<file path="src/rtl/hero_write_gather.sv">
// hero_write_gather: packs single hero writes into one NUM_LANES-wide gathered word.
// A fill buffer collects lanes. A separate output register holds the frame being
// handed to the consumer, so filling continues while the consumer drains.
// Optional feature macro: HERO_WRITE_GATHER_TIMEOUT_EN flushes partial frames after
// TIMEOUT_CYC idle cycles.
module hero_write_gather #(
  parameter int unsigned HERO_WIDTH  = 32,
  parameter int unsigned NUM_LANES   = 5,
  parameter int unsigned TIMEOUT_CYC = 16
) (
  input  logic                             clk,
  input  logic                             rst,
  input  logic [1:0]                       in_cyc,
  input  logic [HERO_WIDTH-1:0]            in_data,
  output logic                             in_ready,
  output logic                             out_valid,
  input  logic                             out_ready,
  output logic [NUM_LANES*HERO_WIDTH-1:0]  out_data,
  output logic [NUM_LANES-1:0]             out_mask,
  output logic [$clog2(NUM_LANES+1)-1:0]   out_count,
  output logic                             out_last,
  output logic                             err_reserved
);

  localparam int unsigned CW = $clog2(NUM_LANES + 1);

  localparam logic [1:0] CycValid = 2'd1;
  localparam logic [1:0] CycDone  = 2'd2;
  localparam logic [1:0] CycRsvd  = 2'd3;

  typedef enum logic [0:0] {StFill, StWait} state_e;

  state_e r_state, w_state_next;

  logic [NUM_LANES-1:0][HERO_WIDTH-1:0] r_buf;
  logic [CW-1:0]                        r_ptr;
  logic                                 r_hold_last;

  logic [NUM_LANES-1:0][HERO_WIDTH-1:0] r_out_data;
  logic [NUM_LANES-1:0]                 r_out_mask;
  logic [CW-1:0]                        r_out_count;
  logic                                 r_out_last;
  logic                                 r_out_valid;
  logic                                 r_err;

  logic                                 w_accept;
  logic                                 w_beat_done;
  logic                                 w_timeout;
  logic                                 w_complete;
  logic                                 w_slot_free;
  logic                                 w_load;
  logic                                 w_hold;
  logic [NUM_LANES-1:0][HERO_WIDTH-1:0] w_frame_data;
  logic [NUM_LANES-1:0]                 w_frame_mask;
  logic [CW-1:0]                        w_frame_count;
  logic                                 w_frame_last;

  assign w_accept    = (r_state == StFill) && ((in_cyc == CycValid) || (in_cyc == CycDone));
  assign w_beat_done = w_accept && ((r_ptr == CW'(NUM_LANES - 1)) || (in_cyc == CycDone));
  assign w_complete  = w_beat_done || w_timeout;
  assign w_slot_free = !r_out_valid || out_ready;

`ifdef HERO_WRITE_GATHER_TIMEOUT_EN
  logic [15:0] r_idle_cnt;
  logic        w_idle;

  assign w_idle    = (r_state == StFill) && (r_ptr != '0) && !w_accept;
  assign w_timeout = w_idle && (r_idle_cnt == 16'(TIMEOUT_CYC - 1));

  // Idle counter: counts empty cycles while a partial frame sits in the fill buffer.
  always_ff @(posedge clk) begin
    if (rst || w_complete || w_accept) begin
      r_idle_cnt <= '0;
    end else if (w_idle) begin
      r_idle_cnt <= r_idle_cnt + 16'd1;
    end
  end
`else
  logic w_unused_timeout;
  assign w_unused_timeout = ^TIMEOUT_CYC;
  assign w_timeout        = 1'b0;
`endif

  // Frame as it would be emitted now: buffered lanes plus the beat being accepted.
  // In WAIT nothing is accepted, so this is simply the held buffer.
  always_comb begin
    w_frame_data  = '0;
    w_frame_mask  = '0;
    w_frame_count = r_ptr + CW'(w_accept);
    w_frame_last  = (r_state == StWait) ? r_hold_last : (w_accept && (in_cyc == CycDone));
    for (int i = 0; i < NUM_LANES; i++) begin
      if (CW'(i) < r_ptr) begin
        w_frame_data[i] = r_buf[i];
      end else if ((CW'(i) == r_ptr) && w_accept) begin
        w_frame_data[i] = in_data;
      end
      w_frame_mask[i] = (CW'(i) < w_frame_count);
    end
  end

  // State register.
  always_ff @(posedge clk) begin
    if (rst) begin
      r_state <= StFill;
    end else begin
      r_state <= w_state_next;
    end
  end

  // Next state and transfer decisions.
  always_comb begin
    w_state_next = r_state;
    w_load       = 1'b0;
    w_hold       = 1'b0;
    unique case (r_state)
      StFill: begin
        if (w_complete) begin
          if (w_slot_free) begin
            w_load = 1'b1;
          end else begin
            w_hold       = 1'b1;
            w_state_next = StWait;
          end
        end
      end
      StWait: begin
        if (out_ready) begin
          w_load       = 1'b1;
          w_state_next = StFill;
        end
      end
      default: w_state_next = StFill;
    endcase
  end

  // Fill buffer and lane pointer; stale lanes above the pointer are masked off on emit.
  always_ff @(posedge clk) begin
    if (rst) begin
      r_buf       <= '0;
      r_ptr       <= '0;
      r_hold_last <= 1'b0;
    end else begin
      for (int i = 0; i < NUM_LANES; i++) begin
        if (w_accept && (CW'(i) == r_ptr)) begin
          r_buf[i] <= in_data;
        end
      end
      if (w_load) begin
        r_ptr <= '0;
      end else if (w_accept) begin
        r_ptr <= r_ptr + 1'b1;
      end
      if (w_hold) begin
        r_hold_last <= w_frame_last;
      end
    end
  end

  // Output register: reloads on the same edge it is drained, so frames run back-to-back.
  always_ff @(posedge clk) begin
    if (rst) begin
      r_out_data  <= '0;
      r_out_mask  <= '0;
      r_out_count <= '0;
      r_out_last  <= 1'b0;
      r_out_valid <= 1'b0;
      r_err       <= 1'b0;
    end else begin
      r_err <= (in_cyc == CycRsvd) && (r_state == StFill);
      if (w_load) begin
        r_out_data  <= w_frame_data;
        r_out_mask  <= w_frame_mask;
        r_out_count <= w_frame_count;
        r_out_last  <= w_frame_last;
        r_out_valid <= 1'b1;
      end else if (out_ready) begin
        r_out_valid <= 1'b0;
      end
    end
  end

  assign in_ready     = (r_state == StFill);
  assign out_valid    = r_out_valid;
  assign out_data     = r_out_data;
  assign out_mask     = r_out_mask;
  assign out_count    = r_out_count;
  assign out_last     = r_out_last;
  assign err_reserved = r_err;

endmodule

</file>
<file path="config.mk">
export PLATFORM = sky130hd
export DESIGN_NAME = hero_write_gather
export DESIGN_NICKNAME = d
export VERILOG_FILES = /design/src/rtl/hero_write_gather.sv
export SDC_FILE = /design/constraint.sdc
export NUM_CORES = 1
export LEC_CHECK = 0
export ABC_AREA = 1
export CAP_MARGIN = 15
export CELL_PAD_IN_SITES_DETAIL_PLACEMENT = 1
export CELL_PAD_IN_SITES_GLOBAL_PLACEMENT = 2
export CORE_MARGIN = 2
export CORE_UTILIZATION = 33
export DETAILED_ROUTE_END_ITERATION = 10
export PLACE_DENSITY = 0.91
export SLEW_MARGIN = 20
export SYNTH_ARGS = -nofsm -noshare
export SYNTH_HDL_FRONTEND = slang
export SYNTH_SLANG_ARGS = --single-unit
</file>
<file path="constraint.sdc">
create_clock -name clk -period 5.2 [get_ports clk]
set_clock_uncertainty 0.15 [all_clocks]
set_input_delay 1.04 -clock clk [delete_from_list [all_inputs] [get_ports clk]]
set_output_delay 1.04 -clock clk [all_outputs]
set_load 0.02 [all_outputs]
</file>
==> reports/results.txt, run 1 <==
Clk_lat worst skew - 550 ps
WL/cell - 19.3 µm
Finish-stage setup viols - 0
Vias in the first global route - 14500
Reg area - 0.00671 mm²
CP Data Required Time - 5540 ps
Hold Slack - 298 ps
CP endpoint kind - register
Residual DRC - 0
Worst VDD drop - 0.191 mV
Post-CTS Resized - 0
Logic pwr share - 14.2%
Maximum root-to-sink buffer count - 3
Num rows - 76
Synth warn - 0
Cts hold-fix bufs - 0
Reg clk slew, reported paths - 60 ps
Period Utilization, post-route - 65.0%
Max-Cap Viols - 0
Synthesized area per cell - 6.96 µm²
Initial DRC count - 1079
Initial core utilization - 33.5%
Worst-path maximum fanout - 38
Cell mode on critical path - nand2_1
Worst hold path class - register to register
Sw power - 1.77 mW
H-tree lvl count - 2
CTS Root Cell - clkbuf_16
Multi-input gate area - 0.00678 mm²
Ratio of cells with drive above 1 in the final layout - 4.47%
Max incr delay on CP - 1060 ps
Fmax - 0.296 GHz
Clock Power Share - 42.8%
Cell-internal power - 4.62 mW
Pwr dens - 353 mW/mm²
Net Sw Frac - 27.7%
DRT Wirelength - 54100 µm
Global-route wire length before repair - 83100 µm
Total grt overflow - 0
Synthesis-stage register bit count - 335
Largest net degree at the start of global routing - 109
Status - completed
Horiz. Die Dim - 213 µm
Initial antenna violation count - 1
# nets final - 2232
Post-synth cell types - 23
CTS Sinks - 335
Num CTS Buffers - 39
Mapped Cells - 2079
CP arrival - 3720 ps
Number of fill cells - 5407
Via/cell ratio - 5.16
Hold Vio Cnt, Final - 0
Rel. slew slack - 25.8%
Worst-path cell chain - buf_4, nand2_1, nand2_2, clkinv_1, nand2_1, nand3_1, nand2_1
P_leak - 7.88 nW
Fin crit period - 3380 ps
Core area - 0.0432 mm²
Post-DP HPWL - 33300 µm
Slew Limit Fails - 0
Worst Setup Start Kind - register
Slew @ Worst Pin - 1110 ps
Remaining antenna violation count - 0
Gp weighted congestion - 0.758
RSZ-0062 raised after global routing - false
Io pins - 209
Layout Area Growth over Synthesis - 25.2%
Slowest CP cell - clkinv_1
Most frequent cells in the layout - nand2_1 (707), dfxtp_1 (335), a21oi_1 (229)
Commonest non-fill, non-tap cell in the layout - nand2_1
All-Layer GR Usage - 23.6%
Critical path type - register to register
Chip height - 213 µm
Setup TNS - 0 ps
Post-CTS setup buffers - 0
Mapped Nets - 2123
Mapped cell area - 0.0145 mm²
CTS tree - yes
DR vias - 14500
DR pass1 iterations - 5
Sequential Power Share - 43.0%
IO Port Bufs - 208
Sequential fraction of the synthesis area - 46.4%
Die area - 0.0455 mm²
-- synth_stat cells (all sizes together) --
master	count	area (µm²)
a21oi	229	1150
and3	1	6.26
buf	64	329
clkbuf	100	375
clkinv	1	3.75
dfxtp	335	6710
ha	7	87.6
inv	86	323
nand2	712	2680
nand3	171	856
nand3b	97	728
nand4	65	407
nor2	205	782
o21ai	5	25.0
xor2	1	8.76
-- power by group through the flow --
stage / Clock, mW / Sequential (mW) / Combinational, mW
final: 2.73 / 2.74 / 0.907
after global routing: 2.90 / 2.75 / 0.991
after CTS: 2.79 / 2.74 / 0.909
after detailed placement: 0 / 2.80 / 0.902
after global placement: 0 / 2.79 / 0.882
after floorplan: 0 / 2.86 / 0.459
-- layout make-up --
| type | instances | area share [%] |
|---|---|---|
| sequential | 335 | 37.1 |
| tap | 585 | 4.04 |
| inverter | 87 | 1.81 |
| antenna | 1 | 0.0138 |
| timing repair buffer | 232 | 12.6 |
| clock inverter | 8 | 0.359 |
| multi-input combinational | 1493 | 37.5 |
| clock buffer | 62 | 6.66 |
-- sequential cells by signal, indices dropped and copies added (netlist names) --
signal	count
r_ptr	3
out_data	160
out_mask	5
r_state	1
out_valid	1
out_count	2
err_reserved	1
out_last	1
r_hold_last	1
r_buf	160
-- metal layers --
metal  wire length [µm]  up-vias  track usage [%]
met4               1870        0             9.12
li1                   -     6914                -
met2              24900      362             38.3
met3               3340       98             4.60
met1              24000     7077             31.1
met5                  0        -                0
-- critical path: cells and delay by family (launching register included) --
family	cells	cell delay, ps
flops	1	340
buf+inv	2	1450
simple gates	5	1340
-- per-stage QoR --
stage	worst slack (ps)	power [mW]	instance area (µm²)	instances	utilization, %
finish	1820	6.38	18100	2803	41.9
global route	1520	6.64	18100	2803	41.9
detailed placement	1360	3.70	16800	2732	39.0
floorplan	2270	3.32	14500	2079	-
global placement	1430	3.68	16800	2732	38.9
CTS	1930	6.44	18100	2802	41.9
-- path summary, 6_finish.rpt --
kind | cells after the start | slack, ps | to | from
min reg2reg | 2 | 300 | out_data[16] | out_data[16]
max | 7 | 1820 | out_data[82] | r_ptr[0]
max reg2reg | 7 | 1820 | out_data[82] | r_ptr[0]
min | 2 | 300 | out_data[16] | out_data[16]
-- kinds of logic (layout without fill, tap and decap cells) --
family | after synthesis | after routing | share of synthesized area (%)
other | 0 | 1 | 0
adder cells (fa/ha/maj) | 7 | 7 | 0.606
buffers and inverters | 251 | 389 | 7.13
flip-flops | 335 | 335 | 46.4
AND/OR/NAND/NOR | 1251 | 1251 | 37.7
XOR/XNOR | 1 | 1 | 0.0606
AO/OA/AOI/OAI | 234 | 234 | 8.10
(Power assumes the default switching activity.)
==> run 2, diff against run 1 <==
--- a/config.mk
+++ b/config.mk
@@ -10,9 +10,9 @@
 export CELL_PAD_IN_SITES_DETAIL_PLACEMENT = 1
 export CELL_PAD_IN_SITES_GLOBAL_PLACEMENT = 2
 export CORE_MARGIN = 2
-export CORE_UTILIZATION = 33
+export CORE_UTILIZATION = 30
 export DETAILED_ROUTE_END_ITERATION = 10
-export PLACE_DENSITY = 0.91
+export PLACE_DENSITY = 0.84
 export SLEW_MARGIN = 20
 export SYNTH_ARGS = -nofsm -noshare
 export SYNTH_HDL_FRONTEND = slang
==> constraint.sdc (replaced) <==
create_clock -name clk -period 3.3 [get_ports clk]
set_clock_uncertainty 0.15 [all_clocks]
set_input_delay 0.66 -clock clk [delete_from_list [all_inputs] [get_ports clk]]
set_output_delay 0.66 -clock clk [all_outputs]
set_load 0.02 [all_outputs]
==> run 2 against run 1 <==
Against the previous run:
- largest power group is now the clock network
- critical path type unchanged
- global-route usage is 1.7 points lower
- core utilization is 3.3 points lower
- worst hold slack worse by 2.5 ps
- largest cell class unchanged
==> reports/results.txt, run 2 (synthesis gave the netlist of run 1 again) <==
Remaining antenna violation count - 0 (unchanged)
Io pins - 209 (unchanged)
Max-Cap Viols - 0 (unchanged)
Gp weighted congestion - 0.772 (+1.9%)
Post-CTS Resized - 0 (unchanged)
Period Utilization, post-route - 79.1% (+14 points)
Ratio of cells with drive above 1 in the final layout - 5.24% (+0.77 points)
WL/cell - 19.6 µm (+1.7%)
Initial antenna violation count - 1 (unchanged)
Hold Vio Cnt, Final - 0 (unchanged)
Reg clk slew, reported paths - 60 ps (about the same)
Most frequent cells in the layout - nand2_1 (709), dfxtp_1 (335), a21oi_1 (229)
Post-DP HPWL - 35000 µm (+4.9%)
Pwr dens - 564 mW/mm² (+60%)
Setup TNS - 0 ps (unchanged)
Worst VDD drop - 0.372 mV (+94%)
Chip height - 224 µm (+4.8%)
Post-CTS setup buffers - 0 (unchanged)
H-tree lvl count - 2 (unchanged)
DRT Wirelength - 55900 µm (+3.4%)
Initial core utilization - 30.4% (-3.1 points)
Status - completed
Cts hold-fix bufs - 0 (unchanged)
Layout Area Growth over Synthesis - 27.1%
Finish-stage setup viols - 0 (unchanged)
CTS tree - yes
Fin crit period - 2610 ps (-771 ps)
CTS Sinks - 335 (unchanged)
Slew @ Worst Pin - 1060 ps (-47.9 ps)
# nets final - 2249 (+0.76%)
Finished Layout Cells - 2848 (+1.6%)
Total grt overflow - 0 (unchanged)
Global-route wire length before repair - 85100 µm (+2.4%)
Clk_lat worst skew - 570 ps (+20 ps)
CP endpoint kind - register
DR vias - 14400 (-0.17%)
CTS Root Cell - clkbuf_16
Placed cells - 2777 (+1.6%)
Num CTS Buffers - 41 (+5.1%)
Pre-CTS WS - -14.0 ps (-1370 ps)
DR pass1 iterations - 5 (unchanged)
Num rows - 80 (+5.3%)
CP Data Required Time - 3640 ps (-1900 ps)
Worst-path maximum fanout - 38 (unchanged)
Fmax - 0.383 GHz (+30%)
Maximum root-to-sink buffer count - 3 (unchanged)
RSZ-0062 raised after global routing - false
Die area - 0.0500 mm² (+9.8%)
All-Layer GR Usage - 21.9% (-1.7 points)
Cell Area, Placed - 0.0170 mm² (+1.3%)
CP arrival - 2950 ps (-770 ps)
Core area - 0.0476 mm² (+10%)
Slew Limit Fails - 0 (unchanged)
Final worst slack - 689 ps (-1130 ps)
Worst Setup Start Kind - register
Worst hold path class - register to register
Commonest non-fill, non-tap cell in the layout - nand2_1
P_leak - 8.02 nW (+1.8%)
Design area - 0.0184 mm² (+1.6%)
Number of antenna repair diodes - 0 (-1)
Initial DRC count - 1047 (-3.0%)
Rel. slew slack - 29.0% (+3.2 points)
Via/cell ratio - 5.07 (-1.8%)
Horiz. Die Dim - 224 µm (+4.8%)
Vias in the first global route - 14300 (-1.3%)
Critical path type - register to register
Largest net degree at the start of global routing - 144 (+32%)
IO Port Bufs - 208 (unchanged)
Residual DRC - 0 (unchanged)
## run 2: critical path, stage by stage (launching register included)
cell	delay, ps
dfxtp_1	340
buf_4	400
nand2_1	140
nand2_1	130
clkinv_1	790
nand2_1	290
nand3_1	180
nand2_1	110
## run 2: layout make-up
| cell class | instances | area [µm²] |
|---|---|---|
| multi-input combinational | 1493 | 6770 |
| inverter | 87 | 328 |
| timing repair buffer | 247 | 2470 |
| clock inverter | 16 | 195 |
| clock buffer | 55 | 1150 |
| tap | 615 | 769 |
| fill | 5879 | 29300 |
| sequential | 335 | 6710 |
## run 2: metrics by stage
| stage | power [mW] | util, % | hold WS [ps] |
|---|---|---|---|
| floorplan | 5.23 | - | 272 |
| CTS | 10.5 | 38.6 | 300 |
| global placement | 5.83 | 35.8 | 282 |
| finish | 10.4 | 38.6 | 296 |
| global route | 10.8 | 38.6 | 315 |
| detailed placement | 5.86 | 35.8 | 282 |
## run 2: path summary, 6_finish.rpt
path | from | to | slack, ps | cells past startpoint
max | r_ptr[0] | out_data[95] | 690 | 7
min | out_data[11] | out_data[11] | 300 | 2
max reg2reg | r_ptr[0] | out_data[95] | 690 | 7
min reg2reg | out_data[11] | out_data[11] | 300 | 2
## run 2: per-layer routing
metal | up-vias | track usage (%) | part of all wire, %
li1 | 6958 | - | -
met5 | - | 0 | 0.023
met1 | 7073 | 30.3 | 47
met3 | 74 | 3.27 | 4.6
met4 | 2 | 6.65 | 2.5
met2 | 319 | 35.4 | 46
## run 2: power breakdown
group | switching [mW] | total (mW) | internal [mW]
Combinational | 0.956 | 1.46 | 0.502
Sequential | 0.0972 | 4.32 | 4.22
Clock | 1.84 | 4.59 | 2.75
Total | 2.89 | 10.4 | 7.48
==> run 3, diff against run 2 <==
==> constraint.sdc (replaced) <==
create_clock -name clk -period 2.55 [get_ports clk]
set_clock_uncertainty 0.15 [all_clocks]
set_input_delay 0.51 -clock clk [delete_from_list [all_inputs] [get_ports clk]]
set_output_delay 0.51 -clock clk [all_outputs]
set_load 0.02 [all_outputs]
==> run 3 against run 2 <==
Against the previous run:
- routed wire length grew 1.1%
- count of clock-buffer cells in the layout grew 4
- critical path depth shrank 5
- design area grew 3.5%
- non-clock buffer count grew 60
- via count grew 2.3%
- sequential share of layout area shrank 1.2 points
- first-iteration DRC count shrank 9.4%
- worst setup slack lost 520 ps
- sequential cell count is the same
- largest power group unchanged
==> reports/results.txt, run 3 (synthesis gave the netlist of run 1 again) <==
Status - completed
Via/cell ratio - 5.07 (+0.16%)
DRT Wirelength - 56600 µm (+1.1%)
Reg clk slew, reported paths - 60 ps (about the same)
Post-CTS Resized - 0 (unchanged)
Layout Area Growth over Synthesis - 31.6%
Initial core utilization - 30.4% (unchanged)
Worst-path maximum fanout - 5 (-87%)
Slew Limit Fails - 0 (unchanged)
Hold path endpoint - r_buf[19]
Fmax - 0.419 GHz
Residual DRC - 0 (unchanged)
Pwr dens - 710 mW/mm² (+26%)
CTS Root Cell - clkbuf_16
R2r endpoint - out_data[91]
WL/cell - 19.4 µm (-1.0%)
CTS tree - yes
Cts hold-fix bufs - 0 (unchanged)
Worst VDD drop - 0.329 mV (-12%)
Hold path depth - 2 (unchanged)
P_leak - 8.37 nW (+4.5%)
Gp weighted congestion - 0.777 (+0.62%)
Hold_sp - rst
IO Port Bufs - 208 (unchanged)
CP endpoint kind - output pin
DR vias - 14800 (+2.3%)
Fin crit period - 2390 ps
Critical path type - register to output pin
CP arrival - 1730 ps (-1220 ps)
Commonest non-fill, non-tap cell in the layout - nand2_1
Post-CTS setup buffers - 0 (unchanged)
RSZ-0062 raised after global routing - false
Period Utilization, post-route - 93.5%
Io pins - 209 (unchanged)
Reg2reg path depth - 10 (+3)
Die area - 0.0500 mm² (unchanged)
Design area - 0.0190 mm² (+3.5%)
Cell Area, Placed - 0.0177 mm² (+3.7%)
Initial antenna violation count - 1 (unchanged)
Initial DRC count - 949 (-9.4%)
Worst Setup Start Kind - register
H-tree lvl count - 2 (unchanged)
Remaining antenna violation count - 0 (unchanged)
Post-DP HPWL - 36500 µm (+4.6%)
Power Total - 13.5 mW (+30%)
RR Startpoint - r_ptr[0]
Finish-stage setup viols - 0 (unchanged)
Most frequent cells in the layout - nand2_1 (709), dfxtp_1 (335), a21oi_1 (229)
Horiz. Die Dim - 224 µm (unchanged)
Num CTS Buffers - 41 (unchanged)
Vias in the first global route - 14700 (+2.2%)
Global-route wire length before repair - 86900 µm (+2.1%)
Number of antenna repair diodes - 0 (unchanged)
Largest net degree at the start of global routing - 83 (-42%)
# nets final - 2309 (+2.7%)
Total grt overflow - 0 (unchanged)
Ratio of cells with drive above 1 in the final layout - 7.76% (+2.5 points)
Worst hold path class - input port to register
CTS Sinks - 335 (unchanged)
Maximum root-to-sink buffer count - 3 (unchanged)
CP Data Required Time - 1890 ps (-1750 ps)
Hold Vio Cnt, Final - 0 (unchanged)
Core area - 0.0476 mm² (unchanged)
All-Layer GR Usage - 22.3% (+0.40 points)
Chip height - 224 µm (unchanged)
R2R Setup Slk - 390 ps (-300 ps)
Max-Cap Viols - 0 (unchanged)
Num rows - 80 (unchanged)
Clk_lat worst skew - 560 ps (about the same)
DR pass1 iterations - 5 (unchanged)
Slew @ Worst Pin - 726 ps (-337 ps)
Rel. slew slack - 51.5% (+22 points)
run 3: final cells by class:
cell class                      count  area (µm²)
Clock inverter                     14         155
Inverter                           87         328
Clock buffer                       59        1190
Fill cell                        5876       28600
Sequential cell                   335        6710
Multi-Input combinational cell   1493        6770
Tap cell                          615         769
Timing Repair Buffer              307        3100
run 3: power breakdown:
part	internal [mW]	switching (mW)	total, mW
Combinational	0.754	1.27	2.02
Clock	3.55	2.34	5.89
Sequential	5.46	0.134	5.60
Total	9.77	3.74	13.5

• **TASK BRIEF**: Print, without alteration, only the lines above between the one holding "Sequential Power Share - 43.0%" and the one holding "-- power by", inclusive.

• **REPLY TO THE EXERCISE**:
Sequential Power Share - 43.0%
IO Port Bufs - 208
Sequential fraction of the synthesis area - 46.4%
Die area - 0.0455 mm²
-- synth_stat cells (all sizes together) --
master	count	area (µm²)
a21oi	229	1150
and3	1	6.26
buf	64	329
clkbuf	100	375
clkinv	1	3.75
dfxtp	335	6710
ha	7	87.6
inv	86	323
nand2	712	2680
nand3	171	856
nand3b	97	728
nand4	65	407
nor2	205	782
o21ai	5	25.0
xor2	1	8.76
-- power by group through the flow --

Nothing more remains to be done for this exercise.